Multiple synchronizable Loop Controllers (LCs) enable the execution of multiple loops in parallel as each loop has its own loop controller. This also enables a reduction in the interconnect required between the instruction memory and the datapath. The LC logic is simplified and the hardware overhead is minimal, as it has to execute only loop code. Data sharing and synchronization may be done at the register file level and therefore context switching and management costs are eliminated. A hardware based loop counter is also provided, which is capable of having breaks out of the loop (instruction affects the PC) and conditional/unconditional jumps inside as well (instruction affects the LC and counters). It is also possible to have non-affine loop counts (where the loop bounds are given by variables in registers instead of affine ones at compile-time).
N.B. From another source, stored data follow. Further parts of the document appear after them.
## src/base64_stream_decoder_core_defines.svh

```systemverilog
// Assertion macros for the base64 stream decoder.
`ifndef BASE64_STREAM_DECODER_CORE_DEFINES_SVH
`define BASE64_STREAM_DECODER_CORE_DEFINES_SVH

`ifndef NO_ASSERTIONS
`define B64D_ASSERT_SAME(label, ante, cons) \
	label: assert property (@(posedge clk) disable iff (!arst_n) (ante) |-> (cons)) \
		else $error("b64d same-cycle check failed");
`define B64D_ASSERT_NEXT(label, ante, cons) \
	label: assert property (@(posedge clk) disable iff (!arst_n) (ante) |=> (cons)) \
		else $error("b64d next-cycle check failed");
`else
`define B64D_ASSERT_SAME(label, ante, cons)
`define B64D_ASSERT_NEXT(label, ante, cons)
`endif

`endif

```

## src/b64d_pkg.sv

```systemverilog
package b64d_pkg;

	localparam logic [1:0] REQ_CHAR    = 2'd0;
	localparam logic [1:0] REQ_FLUSH   = 2'd1;
	localparam logic [1:0] REQ_RESTART = 2'd2;

	localparam logic       KIND_DATA   = 1'b0;
	localparam logic       KIND_STATUS = 1'b1;

	localparam logic [1:0] ST_OK         = 2'd0;
	localparam logic [1:0] ST_INVALID    = 2'd1;
	localparam logic [1:0] ST_AFTER_PAD  = 2'd2;
	localparam logic [1:0] ST_INCOMPLETE = 2'd3;

	localparam logic [1:0] CLS_SYM   = 2'd0;
	localparam logic [1:0] CLS_PAD   = 2'd1;
	localparam logic [1:0] CLS_SPACE = 2'd2;
	localparam logic [1:0] CLS_BAD   = 2'd3;

	typedef struct packed {
		logic [1:0] req_type;
		logic [7:0] char_in;
	} in_t;

	typedef struct packed {
		logic       result_kind;
		logic [7:0] data_byte;
		logic [1:0] status_code;
		logic       finished_flag;
	} out_t;

	typedef struct packed {
		logic [1:0] cls;
		logic [5:0] val;
	} sym_t;

endpackage

```

## src/base64_stream_decoder_core.sv

```systemverilog
// Streaming base64 decoder, one request per cycle unless the result channel stalls.
// Request channel (req_valid/req_ready, req): a character, a flush check or
// a restart. Result channel (res_valid/res_ready, res): a decoded byte or a
// status report; each request gives at most one result.
// A request accepted lands in the input register; its result is registered
// in the result register when the request advances, and shown from then on.
// Throughput is one request per cycle unless results stall: the single
// decode pass between the input register and the result register updates
// phase, leftover bits, sticky error and padding flag together.
// When the receiver stalls, the result register holds and the input
// register still takes one more request; req_ready drops only when both
// are full and res_ready is low.
// Reset clears both valid flags and the decoder state (phase at bit zero,
// no leftover bits, no error, no padding seen). A restart request does the
// same to the decoder state without a result.
`include "base64_stream_decoder_core_defines.svh"
module base64_stream_decoder_core (
	input  logic            clk,
	input  logic            arst_n,
	input  logic            req_valid,
	output logic            req_ready,
	input  b64d_pkg::in_t   req,
	output logic            res_valid,
	input  logic            res_ready,
	output b64d_pkg::out_t  res
);
	import b64d_pkg::*;

	logic  valid_s1;
	in_t   req_s1;
	logic  advance;
	sym_t  sym;
	logic  eng_valid;
	out_t  eng_res;
	logic  out_valid_q;
	out_t  out_q;

	assign advance = valid_s1 && (!out_valid_q || res_ready);
	assign req_ready = !valid_s1 || advance;
	assign res_valid = out_valid_q;
	assign res = out_q;

	always_ff @(posedge clk or negedge arst_n) begin
		if (!arst_n) begin
			valid_s1 <= 1'b0;
		end else if (req_ready) begin
			valid_s1 <= req_valid;
		end
	end

	always_ff @(posedge clk) begin
		if (req_ready && req_valid)
			req_s1 <= req;
	end

	b64d_classify u_classify (
		.char_in (req_s1.char_in),
		.sym     (sym)
	);

	b64d_engine u_engine (
		.clk       (clk),
		.arst_n    (arst_n),
		.fire      (advance),
		.req       (req_s1),
		.sym       (sym),
		.res_valid (eng_valid),
		.res       (eng_res)
	);

	always_ff @(posedge clk or negedge arst_n) begin
		if (!arst_n) begin
			out_valid_q <= 1'b0;
		end else if (advance) begin
			out_valid_q <= eng_valid;
		end else if (res_ready) begin
			out_valid_q <= 1'b0;
		end
	end

	always_ff @(posedge clk) begin
		if (advance)
			out_q <= eng_res;
	end

	`B64D_ASSERT_SAME(a_stall_only_when_full, !req_ready, valid_s1 && out_valid_q && !res_ready)
	`B64D_ASSERT_NEXT(a_flush_reports, advance && req_s1.req_type == REQ_FLUSH,
		res_valid && res.result_kind == KIND_STATUS)
	`B64D_ASSERT_NEXT(a_restart_silent, advance && req_s1.req_type == REQ_RESTART, !res_valid)
	`B64D_ASSERT_SAME(a_data_ok, res_valid && res.result_kind == KIND_DATA,
		res.status_code == ST_OK)

endmodule

```

## src/b64d_classify.sv

```systemverilog
module b64d_classify (
	input  logic [7:0]    char_in,
	output b64d_pkg::sym_t sym
);
	import b64d_pkg::*;

	localparam logic [7:0] LOWER_BASE = 8'd26;
	localparam logic [7:0] DIGIT_BASE = 8'd52;

	logic [7:0] tmp;

	always_comb begin
		tmp = 8'd0;
		sym.cls = CLS_BAD;
		sym.val = 6'd0;
		if (char_in inside {[8'h41:8'h5a]}) begin
			tmp = char_in - 8'h41;
			sym.cls = CLS_SYM;
		end else if (char_in inside {[8'h61:8'h7a]}) begin
			tmp = char_in - 8'h61 + LOWER_BASE;
			sym.cls = CLS_SYM;
		end else if (char_in inside {[8'h30:8'h39]}) begin
			tmp = char_in - 8'h30 + DIGIT_BASE;
			sym.cls = CLS_SYM;
		end else if (char_in == 8'h2b) begin
			tmp = 8'd62;
			sym.cls = CLS_SYM;
		end else if (char_in == 8'h2f) begin
			tmp = 8'd63;
			sym.cls = CLS_SYM;
		end else if (char_in == 8'h3d) begin
			sym.cls = CLS_PAD;
		end else if (char_in inside {8'h20, [8'h09:8'h0d]}) begin
			sym.cls = CLS_SPACE;
		end
		sym.val = tmp[5:0];
	end

endmodule

```

## src/b64d_engine.sv

```systemverilog
module b64d_engine (
	input  logic            clk,
	input  logic            arst_n,
	input  logic            fire,
	input  b64d_pkg::in_t   req,
	input  b64d_pkg::sym_t  sym,
	output logic            res_valid,
	output b64d_pkg::out_t  res
);
	import b64d_pkg::*;

	localparam logic [2:0] PH_BIT0 = 3'd0;
	localparam logic [2:0] PH_BIT2 = 3'd1;
	localparam logic [2:0] PH_BIT4 = 3'd2;
	localparam logic [2:0] PH_BIT6 = 3'd3;
	localparam logic [2:0] PH_PAD  = 3'd4;

	logic [2:0] phase_q, phase_d;
	logic [5:0] left_q, left_d;
	logic [1:0] err_q, err_d;
	logic       pad_q, pad_d;

	always_comb begin
		phase_d = phase_q;
		left_d = left_q;
		err_d = err_q;
		pad_d = pad_q;
		res_valid = 1'b0;
		res.result_kind = KIND_STATUS;
		res.data_byte = 8'd0;
		res.status_code = ST_OK;
		res.finished_flag = pad_q;
		case (req.req_type)
			REQ_RESTART: begin
				phase_d = PH_BIT0;
				left_d = 6'd0;
				err_d = ST_OK;
				pad_d = 1'b0;
			end
			REQ_FLUSH: begin
				res_valid = 1'b1;
				if (err_q != ST_OK)
					res.status_code = err_q;
				else if (phase_q inside {PH_BIT2, PH_BIT4, PH_BIT6})
					res.status_code = ST_INCOMPLETE;
			end
			REQ_CHAR: begin
				if (err_q == ST_OK) begin
					case (sym.cls)
						CLS_BAD: begin
							err_d = ST_INVALID;
							res_valid = 1'b1;
							res.status_code = ST_INVALID;
						end
						CLS_PAD: begin
							pad_d = 1'b1;
							phase_d = PH_PAD;
							left_d = 6'd0;
						end
						CLS_SYM: begin
							case (phase_q)
								PH_BIT0: begin
									left_d = sym.val;
									phase_d = PH_BIT2;
								end
								PH_BIT2: begin
									res_valid = 1'b1;
									res.result_kind = KIND_DATA;
									res.data_byte = {left_q, sym.val[5:4]};
									left_d = {2'd0, sym.val[3:0]};
									phase_d = PH_BIT4;
								end
								PH_BIT4: begin
									res_valid = 1'b1;
									res.result_kind = KIND_DATA;
									res.data_byte = {left_q[3:0], sym.val[5:2]};
									left_d = {4'd0, sym.val[1:0]};
									phase_d = PH_BIT6;
								end
								PH_BIT6: begin
									res_valid = 1'b1;
									res.result_kind = KIND_DATA;
									res.data_byte = {left_q[1:0], sym.val};
									left_d = 6'd0;
									phase_d = PH_BIT0;
								end
								default: begin
									err_d = ST_AFTER_PAD;
									res_valid = 1'b1;
									res.status_code = ST_AFTER_PAD;
								end
							endcase
						end
						default: ;
					endcase
				end
			end
			default: ;
		endcase
	end

	always_ff @(posedge clk or negedge arst_n) begin
		if (!arst_n) begin
			phase_q <= PH_BIT0;
			left_q <= 6'd0;
			err_q <= ST_OK;
			pad_q <= 1'b0;
		end else if (fire) begin
			phase_q <= phase_d;
			left_q <= left_d;
			err_q <= err_d;
			pad_q <= pad_d;
		end
	end

endmodule
```

## config.mk

```make
export PLATFORM = sky130hd
export DESIGN_NAME = base64_stream_decoder_core
export DESIGN_NICKNAME = d
export VERILOG_FILES = /design/src/b64d_pkg.sv /design/src/base64_stream_decoder_core.sv /design/src/b64d_classify.sv /design/src/b64d_engine.sv
export VERILOG_INCLUDE_DIRS = /design/src /design/src/src
export SDC_FILE = /design/constraint.sdc
export NUM_CORES = 1
export LEC_CHECK = 0
export ABC_AREA = 1
export BUFFER_PORTS_ARGS = -buffer_cell sky130_fd_sc_hd__buf_2
export CORE_MARGIN = 2
export CORE_UTILIZATION = 35
export CTS_BUF_LIST = sky130_fd_sc_hd__clkbuf_2
export DETAILED_ROUTE_END_ITERATION = 7
export PLACE_DENSITY = 0.48
export RECOVER_POWER = 100
export SETUP_SLACK_MARGIN = 0.15
export SYNTH_ARGS = -nofsm -noshare
export SYNTH_HDL_FRONTEND = slang
export SYNTH_SLANG_ARGS = --single-unit
```

## constraint.sdc

```tcl
create_clock -name clk -period 3.16 [get_ports clk]
set_clock_uncertainty 0.1 [all_clocks]
set_input_delay 0.948 -clock clk [delete_from_list [all_inputs] [get_ports clk]]
set_output_delay 0.948 -clock clk [all_outputs]
set_load 0.1 [all_outputs]
```

==> reports/qor.yml <==
status: "finished clean"
antenna_cells_inserted: 0
synth.most_common_cell: "sky130_fd_sc_hd__nand2_1"
hold_viol_final: 0
die_height_um: 87.81
remaining_drc_errors: 0
ys_ff_latch: 36
hpwl_dp_mm: 4.486
cts_hold_buffers: 0
max_freq_mhz: 334.7
worst_vdd_drop_mv: 0.2422
power_density_nw_per_um2: 413.6
ratio_of_cells_with_drive_above_1_in_the_final_layout_pct: 27.37
first_global_vias: 2053
rsz0062_at_grt: "true"
initial_utilization_pct: 36.19
power_report.internal_total_w: 0.0007455
synth_top_area_share_pct: 26.87
portBuffers: 27
async_reset_ff_share_pct: 38.89
critical_path_class: "reg2reg"
clk_latency_ns: 0.37
combPwrFrac_pct: 37.2
netlist_top_cells_area: "sky130_fd_sc_hd__edfxtp_1 27%, sky130_fd_sc_hd__dfrtp_1 14%, sky130_fd_sc_hd__nand2_1 13%"
synthesis.yosys.warnings: 0
syn-cell-area_sq_um: 2459
tightestPinTransition_ns: 1.183
post-place-ws_ns: 0.07548
critical_path_peak_fanout: 5
synth_sequential_area_ratio_pct: 41.12
synth.top_cells.by_count: "82 x sky130_fd_sc_hd__nand2_1, 43 x sky130_fd_sc_hd__nand3_1, 37 x sky130_fd_sc_hd__inv_1, 22 x sky130_fd_sc_hd__edfxtp_1, 20 x sky130_fd_sc_hd__nor2_1"
drt_wl_total_mm: 6.312
initialDrtViolationCount: 262
synth_area_leader_cell: "sky130_fd_sc_hd__edfxtp_1"
tritoncts: "built"
seq_power_share_pct: 46.4
report.final.slew_viol_count: 0
yosys.cell_types.count: 34
cts_root_cell: "sky130_fd_sc_hd__clkbuf_2"
postSynthNetCount: 337
grt_max_degree: 15
cts_max_path_buffers: 2
reg2regPathDepth: 16
area_growth_syn_to_layout_pct: 25.45
cts_num_sinks: 36
drv_cap: 0
p_leak_nw: 1.364
syn_avg_cell_area_sq_um: 7.931
clock_power_share_pct: 16.4
grt_antenna_before_repair: 0
antenna_violating_nets_post_route: 0
cp.required_ns: 3.37
detailroute.via_count: 2289
grt_pass1_wl_mm: 9.784
synth-edff-count: 22
total_switching_power_w: 0.0005303
wl_per_cell_um: 13.57
cts_buffers: 5
cp-end-kind: "flip-flop"
via_per_inst: 4.923
setup_viol: 0
track_usage_pct: 16.45
worstSetupStartpointType: "flip-flop"
io_pins: 28
gpl_congestion: 0.9642
timing.final.ws_setup_ns: 0.1722
hold_path_depth: 0
crit_arrival_ns: 3.20
clkTransAtPathRegs_ns: 0.19
post-route-util_pct: 45.40
worst_slew_margin_rel_pct: 21.44
num-nets-final: 395
core_sq_um: 6794
syn_inst: 310
floorplan.die.width_um: 87.81
finalSetupTns_ns: 0
holdCritPathClass: "reg2reg"
netSwitchingFraction_pct: 41.57
post-route-min-period_ns: 2.988
h_tree_depth: 2
dr.pass1.iters: 5
design.die.area_sq_um: 7711
synth_ff_type: "sky130_fd_sc_hd__edfxtp_1"
fin_crit_sh_pct: 94.55
std_cell_rows: 30
fillers: 669
grt_overflow: 0
-- layout make-up --
type                    count  area, sq um  area share (%)
clock inverters             1        5.005          0.1623
clock buffers               7        35.03           1.136
inverters                  45        168.9           5.477
multi-input cells         226         1420           46.04
repair buffers             54        324.1           10.51
well taps                  96        120.1           3.895
flip-flops and latches     36         1011           32.78
-- cells in the final DEF, fill, tap and decap left out, types with 2 or more instances in the layout --
master                      netlist  routed
sky130_fd_sc_hd__nand2_1         82      77
sky130_fd_sc_hd__nand3_1         43      41
sky130_fd_sc_hd__inv_1           37      33
sky130_fd_sc_hd__buf_4            2      26
sky130_fd_sc_hd__edfxtp_1        22      22
sky130_fd_sc_hd__nor2_1          20      17
sky130_fd_sc_hd__clkbuf_1         0      14
sky130_fd_sc_hd__dfrtp_1         14      14
sky130_fd_sc_hd__inv_2            8      12
sky130_fd_sc_hd__buf_2            1      12
sky130_fd_sc_hd__nand2_2          6       8
sky130_fd_sc_hd__a21oi_1          8       8
sky130_fd_sc_hd__clkbuf_2         0       8
sky130_fd_sc_hd__nor2_4           6       7
sky130_fd_sc_hd__o21ai_0          8       7
sky130_fd_sc_hd__nand4_1          6       6
sky130_fd_sc_hd__ha_4             0       6
sky130_fd_sc_hd__ha_1            13       6
sky130_fd_sc_hd__nand2_4          2       5
sky130_fd_sc_hd__o21ai_1          5       5
sky130_fd_sc_hd__nor2_2           2       4
sky130_fd_sc_hd__xor2_1           4       4
sky130_fd_sc_hd__nand3_2          2       3
sky130_fd_sc_hd__nand3b_1         2       2
sky130_fd_sc_hd__o2111ai_1        2       2
sky130_fd_sc_hd__o211ai_1         2       2
sky130_fd_sc_hd__a31oi_1          2       2
-- path summary, 6_finish.rpt --
kind | end | from | slack, ns
max | u_engine.left_q[1]$_DFFE_PN0P_ | req_s1[3]$_DFFE_PP_ | 0.17
min | res[0]$_DFFE_PP_ | u_engine.pad_q$_DFFE_PN0P_ | 0.37
max reg2reg | u_engine.left_q[1]$_DFFE_PN0P_ | req_s1[3]$_DFFE_PP_ | 0.17
min reg2reg | res[0]$_DFFE_PP_ | u_engine.pad_q$_DFFE_PN0P_ | 0.37
max in group asynchronous | u_engine.phase_q[1]$_DFFE_PN0P_ | arst_n | 1.93
min in group asynchronous | u_engine.phase_q[0]$_DFFE_PN0P_ | arst_n | 0.52
-- stage by stage --
step                      area (sq um)  hold WS [ns]  total power, W  instances
after CTS                         2801        0.3384        0.001229        447
after global placement            2746        0.3471        0.001022        437
after global routing              3084        0.4089        0.001349        465
after floorplan                   2459        0.3257       0.0009204        310
after detailed placement          2746        0.3311        0.001018        437
final                             3084        0.3749        0.001276        465
-- critical path, cell delays in order, from the launching register on --
cell and delay [ns]:
sky130_fd_sc_hd__edfxtp_1 0.55, sky130_fd_sc_hd__inv_1 0.20, sky130_fd_sc_hd__ha_2 0.24, sky130_fd_sc_hd__nand3_2 0.09, sky130_fd_sc_hd__nand2_2 0.09, sky130_fd_sc_hd__nand3_4 0.11
sky130_fd_sc_hd__nand2_4 0.13, sky130_fd_sc_hd__nand2_4 0.07, sky130_fd_sc_hd__nor3b_4 0.22, sky130_fd_sc_hd__inv_2 0.09, sky130_fd_sc_hd__ha_4 0.16, sky130_fd_sc_hd__or2_4 0.24
sky130_fd_sc_hd__o21ai_4 0.17, sky130_fd_sc_hd__nor2_4 0.06, sky130_fd_sc_hd__buf_4 0.14, sky130_fd_sc_hd__buf_4 0.13, sky130_fd_sc_hd__o22ai_2 0.13
-- power groups by stage --
stage	Sequential (W)	Clock [W]	Combinational [W]
2_1_floorplan	0.000719	0	0.000201
3_3_place_gp	0.000605	0	0.000418
3_5_place_dp	0.000604	0	0.000414
4_1_cts	0.000593	0.000217	0.000419
5_1_grt	0.000599	0.000239	0.000511
6_report	0.000591	0.000210	0.000475
-- sequential cells by signal (all words and copies together) (netlist names) --
register and cells:
res 12, u_engine.pad_q 1, u_engine.left_q 6, u_engine.err_q 2, res_valid 1, valid_s1 1
u_engine.phase_q 3, req_s1 10
-- layer usage --
metal / global-route usage [%] / up-vias / share of wire, %
met2: 25.55 / 99 / 46
met4: 4.476 / 0 / 1.1
li1: - / 1143 / -
met5: 0 / - / 0
met1: 23.06 / 1040 / 47
met3: 3.864 / 7 / 6.0
-- timing repair --
action | in CTS | in global routing
pin swaps | 0 | 13
resized for setup | 1 | 39
endpoints found under the setup margin | 7 | 21
setup buffers | 2 | 18
-- cells by family (layout without fill, tap and decap cells) --
family	after synthesis	in the layout	synth area share, %
buffers and inverters	48	107	7.684
XOR/XNOR	5	5	1.781
flip-flops	36	36	41.12
adder cells (fa/ha/maj)	13	13	6.616
AND/OR/NAND/NOR	175	175	34.76
AO/OA/AOI/OAI	33	33	8.041
Note: power is estimated with default switching activity, not from simulation.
In one aspect, the present invention provides a signal processing device adapted for simultaneous processing of at least two process threads, the process threads in particular being loops, each process thread or loop having instructions in particular loop instructions. The instructions are data access operations, which in case of loops are data access operations to be carried out a number of times in a number of loop iterations. The signal processing device comprises a plurality of functional units capable of executing word- or subword-level operations, to be distinguished from bit-level operations, on data, and grouped into a plurality of processing units or clusters. Each of the processing units are connected to a different instruction memory, also called loop buffer, for receiving loop instructions of one of the loops and to a different memory controller, also called loop controller, for accessing the instruction memory in order to fetch loop instructions from the corresponding instruction memory. The memory controllers of the signal processing device in accordance with one inventive aspect are adapted for selecting operation synchronized or unsynchronized with respect to each other, the selection being performed via the loop instructions.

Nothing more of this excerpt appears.